*** Begin section ***
## src/rtl/mc_ctrl_pkg.sv

```systemverilog
// Shared definitions for the multicycle MIPS main control FSM: state encoding,
// opcode constants, ALU operation codes and datapath mux select encodings.
package mc_ctrl_pkg;

    typedef enum logic [3:0] {
        StStart   = 4'd0,
        StFetch   = 4'd1,
        StDecode  = 4'd2,
        StMemAddr = 4'd3,
        StMemRd   = 4'd4,
        StMemWb   = 4'd5,
        StMemWr   = 4'd6,
        StExec    = 4'd7,
        StRWb     = 4'd8,
        StBranch  = 4'd9,
        StJump    = 4'd10,
        StAddiEx  = 4'd11,
        StAddiWb  = 4'd12
    } state_e;

    localparam logic [5:0] OP_RTYPE = 6'b000000;
    localparam logic [5:0] OP_LW    = 6'b100011;
    localparam logic [5:0] OP_SW    = 6'b101011;
    localparam logic [5:0] OP_BEQ   = 6'b000100;
    localparam logic [5:0] OP_J     = 6'b000010;
    localparam logic [5:0] OP_ADDI  = 6'b001000;

    localparam logic [1:0] ALUOP_ADD   = 2'b00;
    localparam logic [1:0] ALUOP_SUB   = 2'b01;
    localparam logic [1:0] ALUOP_FUNCT = 2'b10;

    localparam logic [1:0] PC_SRC_ALU    = 2'b00;
    localparam logic [1:0] PC_SRC_ALUOUT = 2'b01;
    localparam logic [1:0] PC_SRC_JUMP   = 2'b10;

    localparam logic [1:0] ALUB_REG    = 2'b00;
    localparam logic [1:0] ALUB_FOUR   = 2'b01;
    localparam logic [1:0] ALUB_IMM    = 2'b10;
    localparam logic [1:0] ALUB_IMM_SH = 2'b11;

    // State following DECODE; unsupported opcodes fall back to FETCH (nop).
    function automatic state_e decode_next(input logic [5:0] op);
        state_e nxt;
        case (op)
            OP_RTYPE:     nxt = StExec;
            OP_LW, OP_SW: nxt = StMemAddr;
            OP_BEQ:       nxt = StBranch;
            OP_J:         nxt = StJump;
            OP_ADDI:      nxt = StAddiEx;
            default:      nxt = StFetch;
        endcase
        return nxt;
    endfunction

endpackage

```

## src/rtl/mc_ctrl_perf.sv

```systemverilog
// Performance counters for the main control FSM: free-running cycle count and
// completed-instruction count. Only instantiated when MC_CTRL_PERF_EN is defined.
module mc_ctrl_perf (
    input  logic        clk_i,
    input  logic        reset_i,
    input  logic        fetch_entry_i,
    output logic [31:0] cycle_cnt_o,
    output logic [31:0] instr_cnt_o
);

    logic [31:0] cycle_cnt_q, instr_cnt_q;

    // Both counters wrap naturally modulo 2^32.
    always_ff @(posedge clk_i or posedge reset_i) begin
        if (reset_i) begin
            cycle_cnt_q <= '0;
            instr_cnt_q <= '0;
        end else begin
            cycle_cnt_q <= cycle_cnt_q + 32'd1;
            if (fetch_entry_i) begin
                instr_cnt_q <= instr_cnt_q + 32'd1;
            end
        end
    end

    assign cycle_cnt_o = cycle_cnt_q;
    assign instr_cnt_o = instr_cnt_q;

endmodule

```

## src/rtl/mc_ctrl_fsm.sv

```systemverilog
// Main control FSM for the multicycle MIPS datapath. Sequences fetch, decode,
// execute, memory and writeback, stalling on mem_ready in the memory states.
// Optional performance counters are enabled by defining MC_CTRL_PERF_EN.
module mc_ctrl_fsm
    import mc_ctrl_pkg::*;
(
    input  logic        clk,
    input  logic        reset,
    input  logic [5:0]  opcode,
    input  logic        zero,
    input  logic        mem_ready,
    output logic        mem_read,
    output logic        mem_write,
    output logic        iord,
    output logic        ir_write,
    output logic        pc_write,
    output logic        pc_write_cond,
    output logic [1:0]  pc_source,
    output logic        alu_src_a,
    output logic [1:0]  alu_src_b,
    output logic        ALUOP1,
    output logic        ALUOP0,
    output logic        reg_dst,
    output logic        mem_to_reg,
    output logic        reg_write,
    output logic        illegal_op
`ifdef MC_CTRL_PERF_EN
    ,
    output logic [31:0] cycle_cnt,
    output logic [31:0] instr_cnt
`endif
);

    state_e     state_q, state_d;
    logic       illegal_q, illegal_d;
    logic       is_sw_q, is_sw_d;
    logic [1:0] aluop;

    // Branch qualification by zero happens in the datapath via pc_write_cond.
    logic unused_zero;
    assign unused_zero = zero;

    // State, sticky illegal flag and latched lw/sw selection.
    always_ff @(posedge clk or posedge reset) begin
        if (reset) begin
            state_q   <= StStart;
            illegal_q <= 1'b0;
            is_sw_q   <= 1'b0;
        end else begin
            state_q   <= state_d;
            illegal_q <= illegal_d;
            is_sw_q   <= is_sw_d;
        end
    end

    // Next-state logic; opcode is only looked at in DECODE, so lw/sw is latched there.
    always_comb begin
        state_d   = state_q;
        illegal_d = illegal_q;
        is_sw_d   = is_sw_q;
        unique case (state_q)
            StStart:   state_d = StFetch;
            StFetch:   if (mem_ready) state_d = StDecode;
            StDecode: begin
                state_d = decode_next(opcode);
                is_sw_d = (opcode == OP_SW);
                if (decode_next(opcode) == StFetch) illegal_d = 1'b1;
            end
            StMemAddr: state_d = is_sw_q ? StMemWr : StMemRd;
            StMemRd:   if (mem_ready) state_d = StMemWb;
            StMemWb:   state_d = StFetch;
            StMemWr:   if (mem_ready) state_d = StFetch;
            StExec:    state_d = StRWb;
            StRWb:     state_d = StFetch;
            StBranch:  state_d = StFetch;
            StJump:    state_d = StFetch;
            StAddiEx:  state_d = StAddiWb;
            StAddiWb:  state_d = StFetch;
            default:   state_d = StStart;
        endcase
    end

    // Output decode from the state register; ir_write/pc_write in FETCH gate on mem_ready.
    always_comb begin
        mem_read      = 1'b0;
        mem_write     = 1'b0;
        iord          = 1'b0;
        ir_write      = 1'b0;
        pc_write      = 1'b0;
        pc_write_cond = 1'b0;
        pc_source     = PC_SRC_ALU;
        alu_src_a     = 1'b0;
        alu_src_b     = ALUB_REG;
        aluop         = ALUOP_ADD;
        reg_dst       = 1'b0;
        mem_to_reg    = 1'b0;
        reg_write     = 1'b0;
        unique case (state_q)
            StFetch: begin
                mem_read  = 1'b1;
                alu_src_b = ALUB_FOUR;
                ir_write  = mem_ready;
                pc_write  = mem_ready;
            end
            StDecode: begin
                alu_src_b = ALUB_IMM_SH;
            end
            StMemAddr, StAddiEx: begin
                alu_src_a = 1'b1;
                alu_src_b = ALUB_IMM;
            end
            StMemRd: begin
                mem_read = 1'b1;
                iord     = 1'b1;
            end
            StMemWb: begin
                reg_write  = 1'b1;
                mem_to_reg = 1'b1;
            end
            StMemWr: begin
                mem_write = 1'b1;
                iord      = 1'b1;
            end
            StExec: begin
                alu_src_a = 1'b1;
                aluop     = ALUOP_FUNCT;
            end
            StRWb: begin
                reg_write = 1'b1;
                reg_dst   = 1'b1;
            end
            StBranch: begin
                alu_src_a     = 1'b1;
                aluop         = ALUOP_SUB;
                pc_write_cond = 1'b1;
                pc_source     = PC_SRC_ALUOUT;
            end
            StJump: begin
                pc_write  = 1'b1;
                pc_source = PC_SRC_JUMP;
            end
            StAddiWb: begin
                reg_write = 1'b1;
            end
            default: ;
        endcase
    end

    assign ALUOP1     = aluop[1];
    assign ALUOP0     = aluop[0];
    assign illegal_op = illegal_q;

`ifdef MC_CTRL_PERF_EN
    // An instruction completes on entry to FETCH from anything but START.
    logic fetch_entry;
    assign fetch_entry = (state_d == StFetch) && (state_q != StFetch) && (state_q != StStart);

    mc_ctrl_perf u_perf (
        .clk_i         (clk),
        .reset_i       (reset),
        .fetch_entry_i (fetch_entry),
        .cycle_cnt_o   (cycle_cnt),
        .instr_cnt_o   (instr_cnt)
    );
`else
    // Counters absent in this build.
`endif

endmodule

```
*** End section ***
Copy all lines from the entries that contain the word "StMemAddr".

        StMemAddr = 4'd3,
            OP_LW, OP_SW: nxt = StMemAddr;
            StMemAddr: state_d = is_sw_q ? StMemWr : StMemRd;
            StMemAddr, StAddiEx: begin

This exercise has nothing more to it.